Kotlin에 있는 Kafka Consumer에서 다음과 같은 질문을 받았습니다.

val messageCount = consumer.listTopics().entries.filter { it.key == topicName }
    .map {
        it.value.map { topicInfo -> TopicPartition(topicInfo.topic(), topicInfo.partition()) }
    }.map { consumer.endOffsets(it).values.sum() - consumer.beginningOffsets(it).values.sum()}
    .first()

매우 개략적인 코드입니다.지금 막 작업을 시작했는데 기본적으로는 엔딩 오프셋에서 토픽의 시작 오프셋을 빼면 토픽의 현재 메시지 수가 됩니다.

항목에서 오래된 메시지가 삭제될 수 있는 다른 구성(정리 정책, 보존-ms 등) 때문에 끝 오프셋에만 의존할 수는 없습니다.오프셋은 앞으로만 "이동"하므로 끝 오프셋에 더 가깝게 앞으로 이동하는 간격띄우기(또는 토픽에 메시지가 없는 경우 현재 동일한 값으로 이동)입니다.

기본적으로 끝 오프셋은 해당 항목을 통과한 전체 메시지 수를 나타내며, 두 항목 간의 차이는 현재 항목에 포함된 메시지 수를 나타냅니다.

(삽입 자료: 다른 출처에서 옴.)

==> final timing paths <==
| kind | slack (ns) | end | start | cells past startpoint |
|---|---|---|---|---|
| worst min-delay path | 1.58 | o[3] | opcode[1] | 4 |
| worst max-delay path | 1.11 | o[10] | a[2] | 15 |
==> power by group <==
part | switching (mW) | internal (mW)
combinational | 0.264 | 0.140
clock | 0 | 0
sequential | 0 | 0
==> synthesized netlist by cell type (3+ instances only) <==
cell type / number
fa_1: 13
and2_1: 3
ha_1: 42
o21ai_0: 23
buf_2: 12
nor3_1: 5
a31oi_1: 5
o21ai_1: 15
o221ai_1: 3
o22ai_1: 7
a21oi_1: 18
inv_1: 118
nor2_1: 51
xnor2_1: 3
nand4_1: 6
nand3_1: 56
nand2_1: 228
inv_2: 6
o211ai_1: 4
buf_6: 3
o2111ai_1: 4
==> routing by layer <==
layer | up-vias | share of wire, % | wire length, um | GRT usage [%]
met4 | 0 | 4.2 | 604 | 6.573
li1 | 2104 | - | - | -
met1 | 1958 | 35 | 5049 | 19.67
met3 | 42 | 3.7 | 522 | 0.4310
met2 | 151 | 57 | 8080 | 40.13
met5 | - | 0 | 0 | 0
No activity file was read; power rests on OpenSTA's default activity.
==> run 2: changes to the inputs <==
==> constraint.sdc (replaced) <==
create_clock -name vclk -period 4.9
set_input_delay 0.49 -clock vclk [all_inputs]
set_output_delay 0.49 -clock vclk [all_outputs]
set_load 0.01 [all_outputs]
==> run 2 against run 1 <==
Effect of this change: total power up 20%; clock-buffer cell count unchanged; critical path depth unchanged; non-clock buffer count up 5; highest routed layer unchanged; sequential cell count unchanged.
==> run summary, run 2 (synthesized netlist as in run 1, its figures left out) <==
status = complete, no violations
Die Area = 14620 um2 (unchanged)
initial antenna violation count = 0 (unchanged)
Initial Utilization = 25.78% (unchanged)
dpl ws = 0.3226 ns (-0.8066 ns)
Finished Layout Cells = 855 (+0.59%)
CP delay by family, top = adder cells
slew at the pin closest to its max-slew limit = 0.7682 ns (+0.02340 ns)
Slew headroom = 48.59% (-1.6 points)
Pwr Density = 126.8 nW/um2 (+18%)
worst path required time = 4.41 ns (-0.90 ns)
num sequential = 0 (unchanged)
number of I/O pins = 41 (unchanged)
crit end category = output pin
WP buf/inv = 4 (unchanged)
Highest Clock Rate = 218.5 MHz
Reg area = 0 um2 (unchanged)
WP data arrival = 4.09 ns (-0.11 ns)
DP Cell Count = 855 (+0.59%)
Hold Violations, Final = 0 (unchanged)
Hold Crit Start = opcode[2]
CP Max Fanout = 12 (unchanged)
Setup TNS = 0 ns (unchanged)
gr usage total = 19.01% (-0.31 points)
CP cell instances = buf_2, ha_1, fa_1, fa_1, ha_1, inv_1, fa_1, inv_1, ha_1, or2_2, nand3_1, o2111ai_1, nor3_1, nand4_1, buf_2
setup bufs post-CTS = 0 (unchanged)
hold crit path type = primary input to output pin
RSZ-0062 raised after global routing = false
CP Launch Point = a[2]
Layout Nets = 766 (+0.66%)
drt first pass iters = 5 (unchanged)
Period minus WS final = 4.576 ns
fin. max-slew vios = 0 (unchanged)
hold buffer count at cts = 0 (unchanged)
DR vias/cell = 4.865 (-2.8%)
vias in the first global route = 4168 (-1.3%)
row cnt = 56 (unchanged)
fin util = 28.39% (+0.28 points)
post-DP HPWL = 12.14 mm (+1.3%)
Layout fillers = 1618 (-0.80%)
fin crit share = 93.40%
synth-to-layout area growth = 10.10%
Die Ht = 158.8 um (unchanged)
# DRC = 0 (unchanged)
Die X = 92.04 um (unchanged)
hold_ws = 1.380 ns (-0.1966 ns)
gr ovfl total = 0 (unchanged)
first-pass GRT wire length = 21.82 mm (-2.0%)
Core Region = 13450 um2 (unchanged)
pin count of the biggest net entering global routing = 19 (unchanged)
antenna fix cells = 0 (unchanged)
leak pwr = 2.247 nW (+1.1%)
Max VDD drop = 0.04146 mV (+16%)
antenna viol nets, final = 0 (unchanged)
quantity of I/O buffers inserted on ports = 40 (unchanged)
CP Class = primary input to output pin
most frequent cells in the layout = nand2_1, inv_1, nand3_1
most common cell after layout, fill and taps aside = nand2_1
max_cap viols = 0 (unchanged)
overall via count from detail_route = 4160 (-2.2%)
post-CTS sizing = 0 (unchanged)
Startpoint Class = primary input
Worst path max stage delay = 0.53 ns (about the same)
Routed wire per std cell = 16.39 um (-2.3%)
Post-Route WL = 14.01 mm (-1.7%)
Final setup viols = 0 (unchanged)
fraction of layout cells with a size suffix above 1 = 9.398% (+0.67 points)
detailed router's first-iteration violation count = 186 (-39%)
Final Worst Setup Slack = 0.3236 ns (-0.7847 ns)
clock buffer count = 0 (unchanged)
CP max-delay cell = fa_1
--- src/rtl/sorted_priority_queue.sv ---
// Top level of the sorted priority queue: a row of shifting cells and a result register.
//
// Each input transfer on in_data is either an insert (value and priority number) or a
// remove. Every input transfer yields exactly one result transfer on out_data.
// The queue holds up to SLOTS-1 entries, kept sorted by ascending priority number in a
// row of cells; cell 0 always holds the entry that leaves next. Equal priority numbers
// leave in arrival order, because an insert lands behind every entry whose priority
// number is less than or equal to its own.
// An insert into a full queue reports overflow and a remove from an empty queue reports
// underflow; both leave the contents unchanged and return a removed value of zero.
// Timing: every cell compares against the new entry and shifts toward or away from its
// neighbor in the same cycle, so one item is taken per cycle while the receiver keeps up,
// and its result appears in the output register in the cycle after the input transfer.
// When the receiver stalls, the result waits in the output register and in_ready drops
// until it is taken; an item is accepted in the same cycle that a result is taken.
// After reset (rst_n low, synchronous) the queue is empty and no result is pending.
module sorted_priority_queue #(
  parameter int SLOTS = 16
) (
  input  logic               clk,
  input  logic               rst_n,
  input  logic               in_valid,
  output logic               in_ready,
  input  spq_pkg::in_item_t  in_data,
  output logic               out_valid,
  input  logic               out_ready,
  output spq_pkg::out_item_t out_data
);

  localparam int NCELLS = SLOTS - 1;

  spq_pkg::cell_link_t link [NCELLS];
  spq_pkg::cell_op_t   op;
  spq_pkg::cell_link_t head_left;
  spq_pkg::cell_link_t tail_right;

  logic               out_valid_r;
  spq_pkg::out_item_t out_r;
  spq_pkg::out_item_t out_nxt;
  logic               take;
  logic               full;
  logic               empty;

  // The row is full when its last cell is occupied and empty when its first is not.
  assign full  = link[NCELLS-1].valid;
  assign empty = !link[0].valid;

  // A new item is taken whenever the result register is free or being emptied.
  assign in_ready = !out_valid_r || out_ready;
  assign take     = in_valid && in_ready;

  assign op.ins           = take && (in_data.command == spq_pkg::CMD_INSERT) && !full;
  assign op.rem           = take && (in_data.command == spq_pkg::CMD_REMOVE) && !empty;
  assign op.ent.value     = in_data.item_value;
  assign op.ent.prio      = in_data.priority_req;

  // Ahead of cell 0 sits a virtual entry that always stays, so cell 0 takes the new
  // entry whenever its own entry moves back. Behind the last cell nothing is valid.
  assign head_left.valid  = 1'b1;
  assign head_left.keep   = 1'b1;
  assign head_left.ent    = '0;
  assign tail_right.valid = 1'b0;
  assign tail_right.keep  = 1'b0;
  assign tail_right.ent   = '0;

  for (genvar i = 0; i < NCELLS; i++) begin : g_cell
    spq_pkg::cell_link_t left_sel;
    spq_pkg::cell_link_t right_sel;
    if (i == 0) begin : g_first
      assign left_sel = head_left;
    end else begin : g_mid_l
      assign left_sel = link[i-1];
    end
    if (i == NCELLS - 1) begin : g_last
      assign right_sel = tail_right;
    end else begin : g_mid_r
      assign right_sel = link[i+1];
    end
    spq_cell u_cell (
      .clk      (clk),
      .rst_n    (rst_n),
      .op       (op),
      .left_in  (left_sel),
      .right_in (right_sel),
      .link_out (link[i])
    );
  end

  // Result of the item taken in this cycle; cell 0 holds the entry a remove returns.
  always_comb begin
    out_nxt.removed_value = '0;
    out_nxt.status        = spq_pkg::ST_OK;
    unique case (in_data.command)
      spq_pkg::CMD_INSERT: begin
        if (full) begin
          out_nxt.status = spq_pkg::ST_OVERFLOW;
        end
      end
      spq_pkg::CMD_REMOVE: begin
        if (empty) begin
          out_nxt.status = spq_pkg::ST_UNDERFLOW;
        end else begin
          out_nxt.removed_value = link[0].ent.value;
        end
      end
      default: begin
        out_nxt.status = spq_pkg::ST_OK;
      end
    endcase
  end

  always_ff @(posedge clk) begin
    if (!rst_n) begin
      out_valid_r <= 1'b0;
    end else if (take) begin
      out_valid_r <= 1'b1;
    end else if (out_ready) begin
      out_valid_r <= 1'b0;
    end
    if (take) begin
      out_r <= out_nxt;
    end
  end

  assign out_valid = out_valid_r;
  assign out_data  = out_r;

endmodule
### src/sv/cgs_mac.sv
module cgs_mac import cgs_pkg::*; (
  input  logic                 clk,
  input  cgs_ops_t             ops,
  output logic signed [RW-1:0] res
);

  logic signed [2*DW-1:0] p1_r, p2_r;
  logic                   sub_r;
  logic signed [RW-1:0]   res_r;

  always_ff @(posedge clk) begin
    p1_r  <= ops.a1 * ops.a2;
    p2_r  <= ops.b1 * ops.b2;
    sub_r <= ops.sub;
    if (sub_r) begin
      res_r <= RW'(p1_r) - RW'(p2_r);
    end else begin
      res_r <= RW'(p1_r) + RW'(p2_r);
    end
  end

  assign res = res_r;

endmodule
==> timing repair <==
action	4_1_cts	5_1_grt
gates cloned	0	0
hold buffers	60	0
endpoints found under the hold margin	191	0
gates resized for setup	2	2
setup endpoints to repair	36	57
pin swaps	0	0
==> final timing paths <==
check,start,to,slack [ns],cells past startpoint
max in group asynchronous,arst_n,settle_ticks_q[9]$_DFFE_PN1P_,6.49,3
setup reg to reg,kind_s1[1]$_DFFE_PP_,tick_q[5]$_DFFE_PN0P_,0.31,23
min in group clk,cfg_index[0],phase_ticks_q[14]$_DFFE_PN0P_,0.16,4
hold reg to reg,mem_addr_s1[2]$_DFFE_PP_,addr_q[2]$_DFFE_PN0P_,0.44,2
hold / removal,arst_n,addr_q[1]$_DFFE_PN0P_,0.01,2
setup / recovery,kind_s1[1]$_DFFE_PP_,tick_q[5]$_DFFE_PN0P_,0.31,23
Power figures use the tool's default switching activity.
## config.mk

```make
export PLATFORM = sky130hd
export DESIGN_NAME = frame_slot_pool_ring_unit
export DESIGN_NICKNAME = d
export VERILOG_FILES = /design/src/rtl/core/fspr_pkg.sv /design/src/rtl/core/fspr_ram.sv /design/src/rtl/core/fspr_ctrl.sv /design/src/rtl/core/fspr_dp.sv /design/src/rtl/core/frame_slot_pool_ring_unit.sv
export VERILOG_INCLUDE_DIRS = /design/src /design/src/rtl/core
export SDC_FILE = /design/constraint.sdc
export NUM_CORES = 2
export LEC_CHECK = 0
export BUFFER_PORTS_ARGS = -buffer_cell sky130_fd_sc_hd__clkbuf_2
export CAP_MARGIN = 20
export CORE_MARGIN = 1.5
export CORE_UTILIZATION = 53
export DETAILED_ROUTE_END_ITERATION = 6
export GPL_ROUTABILITY_DRIVEN = 0
export HOLD_SLACK_MARGIN = 0.15
export MAX_ROUTING_LAYER = met4
export PLACE_DENSITY = 0.8
export SYNTH_ARGS = -nofsm -noshare
export SYNTH_HDL_FRONTEND = slang
export SYNTH_SLANG_ARGS = --single-unit
```

## constraint.sdc

```tcl
create_clock -name clk -period 15.36 [get_ports clk]
set_clock_uncertainty 0.1 [all_clocks]
set_input_delay 1.536 -clock clk [delete_from_list [all_inputs] [get_ports clk]]
set_output_delay 1.536 -clock clk [all_outputs]
set_load 0.02 [all_outputs]
```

Kafka Manager의 최신 버전에는 Summed Recent Offsets라는 제목의 컬럼이 있습니다.

Kafka 문서에서 발췌한 내용

0.9.0.0의 폐지

kafka-consumer-offset-checker.sh (kafka.tools)ConsumerOffsetChecker)는 더 이상 사용되지 않습니다.앞으로 kafka-consumer-groups.sh(kafka.admin)을 사용해 주세요.Consumer Group Command)를 참조하십시오.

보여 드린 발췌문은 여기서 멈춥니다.